I enjoyed this a lot and I am now doing a PhD researching how some cancer patients going through recurrences of their cancers, drastically change their views to gain a new lease on life for the best. I feel this is under-researched and is an aspect of cancer survival that needs to be better understood and shared to help other patients move ahead and make the most of life.
This network represents all that I missed during my years living with cancer. I didn’t find a place where I could exchange with my peers and be supported by people who are living through the same circumstances as me – this is what MRCCR is all about.
Can you tell us more about the network and its history?
MRCCR is a part of ‘Patients en réseau’ a French non-profit meaning ‘Patients in the Network’. Founded in 2014 by Laure Guéroult-Accolase, we already have established networks in breast cancer, gynaecological cancers and lung cancer. Over the years we have built a strong community and unique online services for patients and their relatives.
To do this we design and operate social networks that offer patients, their relatives and caretakers a fully private and anonymous forum. We promote confidentiality, secured platforms, trusted information through partnerships with leading hospitals, research centres and associations like DiCE – and benevolence thanks to the active support and involvement of peers – patients and carers.
In early 2020, Patients en réseau’ established contact with France Colon, a highly appreciated association dedicated to colon cancer that had to close its doors in 2019. We then decided to create MRCCR as our fourth network. We have picked up where France Colon left off and we are luckily able to integrate their knowledge and content onto the new platform.
Also, we have set up a scientific committee, with very competent and well-known professors and doctors in all the necessary disciplines, to help us achieve our objectives.
And what are your objectives?
First of all, to contribute towards breaking the isolation of people facing CRC, whether they are a patient, a relative or a friend through the social network on our online platform.
MRCCR will also work on contacting and educating public authorities. This includes themes such as: the importance of adopting best practice in screening and prevention, the facilitation of access to innovative therapies such as immunotherapy, and more generally to represent a shared patient voice in public debates.
What are your key priorities for this year?
Firstly, we need to secure financial resources. We recently launched a crowdfunding campaign and we are continuing to look for more partnerships.
We have just made a ‘soft’ launch of the online social network and are working on an official September launch
Another priority is to identify expert CRC patients who are willing to provide their support and contribute their time towards our activities.
We are also starting work with the Scientific committee on our approach with public authorities.
What do you hope to get out of your DiCE Membership?
Through your current Masterclass we’re increasing our knowledge on many aspects of CRC. We’re also pleased to have access to the DiCE European network to better understand how other countries are proceeding, to learn from what tips and recommendations they have.
Also, DICE is involved in many European projects whose outcomes will help us to become more knowledgeable and help us to better perform our activities.

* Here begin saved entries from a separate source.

This is an optimization exercise on Yosys and OpenROAD, whose aim is a short achievable clock period, not a production implementation.

==> inputs of branch zinc <==
## pwmcore
module pwmcore (
    input  wire        clk,
    input  wire        rst,           
    input  wire        cmd_valid,
    input  wire [31:0] cmd_word,
    output reg         resp_valid,
    output wire [31:0] resp_word,
    input  wire [7:0]  ev_in,
    output reg  [3:0]  pin_h,
    output reg  [3:0]  pin_l,
    output wire        irq_fault,
    output wire [3:0]  irq_match,
    output wire        irq_ovf
);
export LEC_CHECK = 0
export ABC_CLOCK_PERIOD_IN_PS = 2500
export CAP_MARGIN = 20
export CORE_MARGIN = 2
export CORE_UTILIZATION = 40
export PLACE_DENSITY = 0.6
export SETUP_SLACK_MARGIN = 4.8
export SLEW_MARGIN = 20
create_clock -name core_clock -period 7.6 [get_ports {clk}]
run.sh (not shown) runs the stock make flow with config.mk's settings and CLKGATE_MAP_FILE= SYNTH_SCRIPT=/design/flow/synth_recipe.tcl, a recipe that flattens the netlist after the stock synthesis.
==> inputs of branch maple, as changes to branch zinc <==
--- a/flow/design.v
+++ b/flow/design.v
@@ -23,36 +23,16 @@
                 for (j = 0; j < 16; j = j + 2 * s) begin
                     g[j+2*s-1] = g[j+2*s-1] | (p[j+2*s-1] & g[j+s-1]);
                     p[j+2*s-1] = p[j+2*s-1] & p[j+s-1];
                 end
             pfx16 = g[15];
         end
     endfunction
-    function automatic [1:0] cmp16(input [15:0] a, input [15:0] b);
-        reg [15:0] l, m;
-        reg        lh, mh;
-        integer s, j;
-        begin
-            l = ~a & b;
-            m = a & ~b;
-            for (s = 1; s < 16; s = s * 2)
-                for (j = 0; j < 16; j = j + 2 * s) begin
-                    lh = l[j+2*s-1];
-                    mh = m[j+2*s-1];
-                    l[j+2*s-1] = lh | (~mh & l[j+s-1]);
-                    m[j+2*s-1] = mh | (~lh & m[j+s-1]);
-                end
-            cmp16 = {l[15], m[15]};
-        end
-    endfunction
     function automatic lt16(input [15:0] a, input [15:0] b);
-        lt16 = cmp16(a, b) >> 1;
-    endfunction
-    function automatic eq16(input [15:0] a, input [15:0] b);
-        eq16 = ~|cmp16(a, b);
+        lt16 = pfx16(~a & b, ~(a ^ b));
     endfunction
     function automatic sum_ge(input [7:0] lo, input [7:0] hi, input [15:0] p);
         reg [8:0]  nq, s, b;
         reg [9:0]  c;
         integer j;
         begin
             nq = ~p[8:0];
@@ -103,23 +83,23 @@
             cz = (c == 16'd0);
             sc = c; sp = ph; sb = 1'b0;
             if (md == 1'b0) begin
                 if (dir == 1'b0) begin
                     if (cz) begin sc = per; sb = 1'b1; end
                     else sc = cd;
                 end else begin
-                    if (eq16(c, per)) begin sc = 16'd0; sb = 1'b1; end
+                    if (c == per) begin sc = 16'd0; sb = 1'b1; end
                     else sc = ci;
                 end
             end else begin
                 if (dir == 1'b0) begin
                     if (ph == 1'b0 && !cz) sc = cd;
                     else begin
                         sc = ci;
-                        if (eq16(c, per_m1)) begin sp = 1'b0; sb = 1'b1; end
+                        if (c == per_m1) begin sp = 1'b0; sb = 1'b1; end
                         else sp = 1'b1;
                     end
                 end else begin
                     if (ph == 1'b0 && lt16(c, per)) sc = ci;
                     else begin
                         sc = cd;
                         if (c == 16'd1) begin sp = 1'b0; sb = 1'b1; end
@@ -140,18 +120,15 @@
     reg        ovf;
     reg        faultif;
     reg        cfgerr;
     reg [7:0]  ev_prev;
     reg        resp_hi29;
     reg        ra31, ra28, rb, rc;
     reg [15:0] resp_lo;
-    reg        pc_a, pc_e, pm_a, pm_e, pd_a, pd_e;
-    wire       pend_car = pc_a & ~pc_e;
-    wire       pend_max = pm_a & ~pm_e;
-    wire       pend_dt  = pd_a & ~pd_e;
+    reg        pend_car, pend_max, pend_dt;
     reg [N-1:0] wr_r;           
     reg [31:0] cw;              
     reg [15:0] cw_pm1;          
     reg [N-1:0] cw_raw;         
     reg [N-1:0] r2_r;           
     reg [15:0] period;
     reg [15:0] period_m1;       
@@ -175,15 +152,14 @@
     reg [15:0] active_p  [0:N-1];
     reg [N-1:0] raw_p;
     reg [7:0]  dt_p  [0:N-1];
     reg [7:0]  dt_a1 [0:N-1];   
     reg [7:0]  dt_a0 [0:N-1];   
     reg [N-1:0] a1z_r, a1o_r;   
     reg [N-1:0] a0z_r, a0o_r;   
-    reg [N-1:0] lpp_r, lap_r, epp_r, eap_r;
     wire        tk  = enabled & phit_p;       
     wire        tkb = tk & nbnd_p;            
     wire [15:0] period_e    = pend_car ? cw[15:0] : period;
     wire [15:0] period_m1_e = pend_car ? cw_pm1 : period_m1;
     wire        direction_e = pend_car ? cw[27] : direction;
     wire        mode_e      = pend_car ? cw[26] : mode;
     wire [9:0]  div_m1_e    = pend_car ? dec10(cw[25:16]) : div_m1;
@@ -287,18 +263,24 @@
             if (sum_ge(dt_low_e[i], dt_high_e[i], c_period))
                 car_dt_bad = 1'b1;
             if (lt16(value, active_p[i]) || lt16(value, pending_e[i]))
                 max_ap_bad = 1'b1;
             car_raw[i] = ~c_dir & lt16(c_period, active_p[i]) | c_dir & (|active_p[i]);
         end
     end
+    wire er_car = enabled | ~|c_period | ~|c_div | ~lt16(max_duty_e, c_period) | car_dt_bad;
+    wire er_max = enabled | ~lt16(value, period_e) | max_ap_bad;
+    wire er_dt  = enabled | sum_ge(c_low, c_high, period_e);
     wire er_flt = enabled;
     wire er_wr  = lt16(max_duty_e, value);
     wire cfgerr_e = cfgerr | ra28 | rb | rc;    
     wire er_sta = cfgerr_e;
+    wire ok_car = lg_car & ~er_car;
+    wire ok_max = lg_max & ~er_max;
+    wire ok_dt  = lg_dt  & ~er_dt;
     wire ok_flt = lg_flt & ~er_flt;
     wire ok_sta = lg_sta & ~er_sta;
     wire ok_stp = lg_stp;
     wire ok_wr  = lg_wr  & ~er_wr;
     wire ok_fir = lg_fir;
     wire ok_clr = lg_clr;
     wire ok_ack = lg_ack;
@@ -332,36 +314,28 @@
     wire ev_latch = ev_any & ~fstate2;
     wire fstate_n  = fstate2 | ev_any;
     wire forced_n  = forced2 | ev_latch;
     wire faultif_n = ev_latch | fire_latch | (faultif & ~(ok_ack & cmd_word[9]));
     wire ovf_n     = tick_b | (ovf & ~(ok_ack & cmd_word[8]));
     wire vnz  = |value;
     wire bnd  = phit_e & nbnd_e;              
-    wire lt_s_cw = lt16(ncnt_s, cw[15:0]);
-    wire lt_p_cw = lt16(ncnt_p, cw[15:0]);
-    wire eq_s_cw = eq16(ncnt_s, cw[15:0]);
-    wire eq_p_cw = eq16(ncnt_p, cw[15:0]);
     wire ncz  = pend_car ? (cw_init == 16'd0) : (tk ? (ncnt_s == 16'd0) : (ncnt_p == 16'd0));
     reg [N-1:0] la, lp, ea, ep, r2, hit, match_n, h_n, l_n;
     always @(*) begin
         for (i = 0; i < N; i = i + 1) begin
-            lp[i] = pend_car ? (cw[27] ? (|pending_p[i][15:1]) : lt16(cw_pm1, pending_p[i])) :
-                    tk ? (wr_r[i] ? lt_s_cw : lt16(ncnt_s, pending_p[i])) :
-                         (wr_r[i] ? lt_p_cw : lpp_r[i]);
-            ep[i] = pend_car ? (cw[27] ? (pending_p[i] == 16'd1) : eq16(cw_pm1, pending_p[i])) :
-                    tk ? (wr_r[i] ? eq_s_cw : eq16(ncnt_s, pending_p[i])) :
-                         (wr_r[i] ? eq_p_cw : epp_r[i]);
-            la[i] = pend_car ? (cw[27] ? (|active_p[i][15:1]) : lt16(cw_pm1, active_p[i])) :
-                    tk ? (nbnd_p ? (wr_r[i] ? lt_s_cw : lt16(ncnt_s, pending_p[i]))
-                                 : lt16(ncnt_s, active_p[i])) :
-                         lap_r[i];
-            ea[i] = pend_car ? (cw[27] ? (active_p[i] == 16'd1) : eq16(cw_pm1, active_p[i])) :
-                    tk ? (nbnd_p ? (wr_r[i] ? eq_s_cw : eq16(ncnt_s, pending_p[i]))
-                                 : eq16(ncnt_s, active_p[i])) :
-                         eap_r[i];
+            lp[i] = pend_car ? lt16(cw_init, pending_e[i]) :
+                    (tk ? lt16(ncnt_s, pending_e[i]) : lt16(ncnt_p, pending_e[i]));
+            ep[i] = pend_car ? (cw_init == pending_e[i]) :
+                    (tk ? (ncnt_s == pending_e[i]) : (ncnt_p == pending_e[i]));
+            la[i] = pend_car ? lt16(cw_init, active_p[i]) :
+                    (tk ? (nbnd_p ? lt16(ncnt_s, pending_e[i]) : lt16(ncnt_s, active_p[i]))
+                        : lt16(ncnt_p, active_p[i]));
+            ea[i] = pend_car ? (cw_init == active_p[i]) :
+                    (tk ? (nbnd_p ? (ncnt_s == pending_e[i]) : (ncnt_s == active_p[i]))
+                        : (ncnt_p == active_p[i]));
             r2[i]  = bnd ? (wr_sel[i] ? (ncz & vnz) : lp[i]) : la[i];
             hit[i] = ~nphase_e & (bnd ? (wr_sel[i] ? (ncz & ~vnz) : ep[i]) : ea[i]);
             match_n[i] = (match[i] & ~(ok_ack & cmd_word[i])) | (tick & hit[i]);
             h_n[i] = en1 & (bnd ? (wr_sel[i] ? (ncz & z1[i] & vnz) : (lp[i] & z1[i]))
                                 : (phit_e ? (la[i] & z1[i]) : (raw_e[i] & dz[i])));
             l_n[i] = en1 & (bnd ? (wr_sel[i] ? (~(ncz & vnz) & z0[i]) : (~lp[i] & z0[i]))
                                 : (phit_e ? (~la[i] & z0[i]) : (~raw_e[i] & dz[i])));
@@ -405,21 +379,17 @@
             ra28       <= 1'b0;
             rb         <= 1'b0;
             rc         <= 1'b0;
             ev_prev    <= 8'h00;
             resp_valid <= 1'b0;
             pin_h      <= {N{1'b0}};
             pin_l      <= {N{1'b0}};
-            pc_a       <= 1'b0;
-            pm_a       <= 1'b0;
-            pd_a       <= 1'b0;
-            lpp_r      <= {N{1'b0}};
-            lap_r      <= {N{1'b0}};
-            epp_r      <= {N{1'b0}};
-            eap_r      <= {N{1'b0}};
+            pend_car   <= 1'b0;
+            pend_max   <= 1'b0;
+            pend_dt    <= 1'b0;
             wr_r       <= {N{1'b0}};
             period    <= 16'hFFFF;
             period_m1 <= 16'hFFFE;
             direction <= 1'b0;
             mode      <= 1'b0;
             div_m1    <= 10'd0;
             max_duty  <= 16'd0;
@@ -456,24 +426,17 @@
             rc         <= cfe_c;
             ev_prev    <= ev_in;
             resp_valid <= cmd_valid;
             for (i = 0; i < N; i = i + 1) begin
                 pin_h[i] <= forced_n ? safe1 : h_n[i];
                 pin_l[i] <= forced_n ? safe1 : l_n[i];
             end
-            pc_a       <= lg_car & ~(enabled | ~|c_period | ~|c_div);
-            pc_e       <= ~lt16(max_duty_e, c_period) | car_dt_bad;
-            pm_a       <= lg_max & ~enabled;
-            pm_e       <= ~lt16(value, period_e) | max_ap_bad;
-            pd_a       <= lg_dt & ~enabled;
-            pd_e       <= sum_ge(c_low, c_high, period_e);
-            lpp_r      <= lp;
-            lap_r      <= la;
-            epp_r      <= ep;
-            eap_r      <= ea;
+            pend_car   <= ok_car;
+            pend_max   <= ok_max;
+            pend_dt    <= ok_dt;
             wr_r       <= wr_sel;
             period    <= period_e;
             period_m1 <= period_m1_e;
             direction <= direction_e;
             mode      <= mode_e;
             div_m1    <= div_m1_e;
             max_duty  <= max_duty_e;
==> impl_metrics.yaml <==
global_route:
  grt_pass1_wl_um: 244000
  grt_use_total: 0.335
  grt_max_degree: 82
cts:
  post-cts-setup-buffer-count: 285
status:
  status: "finished clean"
critical_path:
  slowest_delay_ns: 0.49
  rrSetupSlack_ns: 3.98
  cp_num_cells: 16
  worst-endpoint-required_ns: 8.18
  crit_path_start: "cmd_word[1]"
yosys:
  post-synth-top-count-cell: "ha_1"
  synth_fa_ha_area_frac: 0.221
route:
  vias_per_cell: 6.24
power_and_ir_drop:
  power.share.clock: 0.467
floorplanning:
  core_sq_mm: 0.0952
Source of the figures above: branch maple

==> impl_metrics.yaml <==
status:
  status: "finished clean"
power_and_ir_drop:
  power.share.clock: 0.472
sta:
  rsz0062_at_grt: "yes"
critical_path:
  cp_num_cells: 15
  crit_path_start: "pc_e$_DFFE_PN_"
  rrSetupSlack_ns: 3.32
  slowest_delay_ns: 0.48
yosys:
  post-synth-top-count-cell: "nor2_1"
global_route:
  grt_max_degree: 142
  grt_use_total: 0.379
floorplanning:
  core_sq_mm: 0.0946
cts:
  post-cts-setup-buffer-count: 261
cells_and_area:
  fin_cells: 6518
route:
  vias_per_cell: 6.62
Source of the figures above: branch zinc

No functional check of the RTL was part of any run of this note.

## port drivers added, routing unchanged
The flow's constraints put no driver on any port. The routed layouts listed below were extracted and timed again, unchanged, in two steps. Step 1 sets driving cells, clkbuf_16 on the clock port and buf_2 on the other inputs (assumed; they add their load-dependent delay and slew). Step 2 also shifts input and output timing later by t, the mid clock arrival at the registers, as if the neighbouring blocks saw the same clock. Slacks: ideal ports / drivers / drivers and shift; pairs: ideal ports / drivers.
run | t (ns) | slack for setup (ns) | latest minus earliest clock arrival (ns) | slew at the worst register clock pin (ns) | cell pins on the clock port's net
branch zinc | 0.728 | 3.315 / 3.303 / 2.575 | 0.051 / 0.051 | 0.07 / 0.07 | 1
branch maple | 0.746 | 3.846 / 3.886 / 3.141 | 0.036 / 0.035 | 0.07 / 0.07 | 1
After both steps setup and hold are still met in every run listed. For branch zinc, which loses most, drivers alone change the setup slack by -0.012 ns; drivers and shift together by -0.740 ns.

We also want to give back to DiCE and our fellow Members – to share our experience, learnings and best practice on supporting patients via online platforms. Particularly during this very critical and exceptional pandemic crisis, we consider that online support to patients and relatives will have an increasingly crucial role.
Thank you, Colette! We are very much looking forward to creating great things together with you at MRCCR.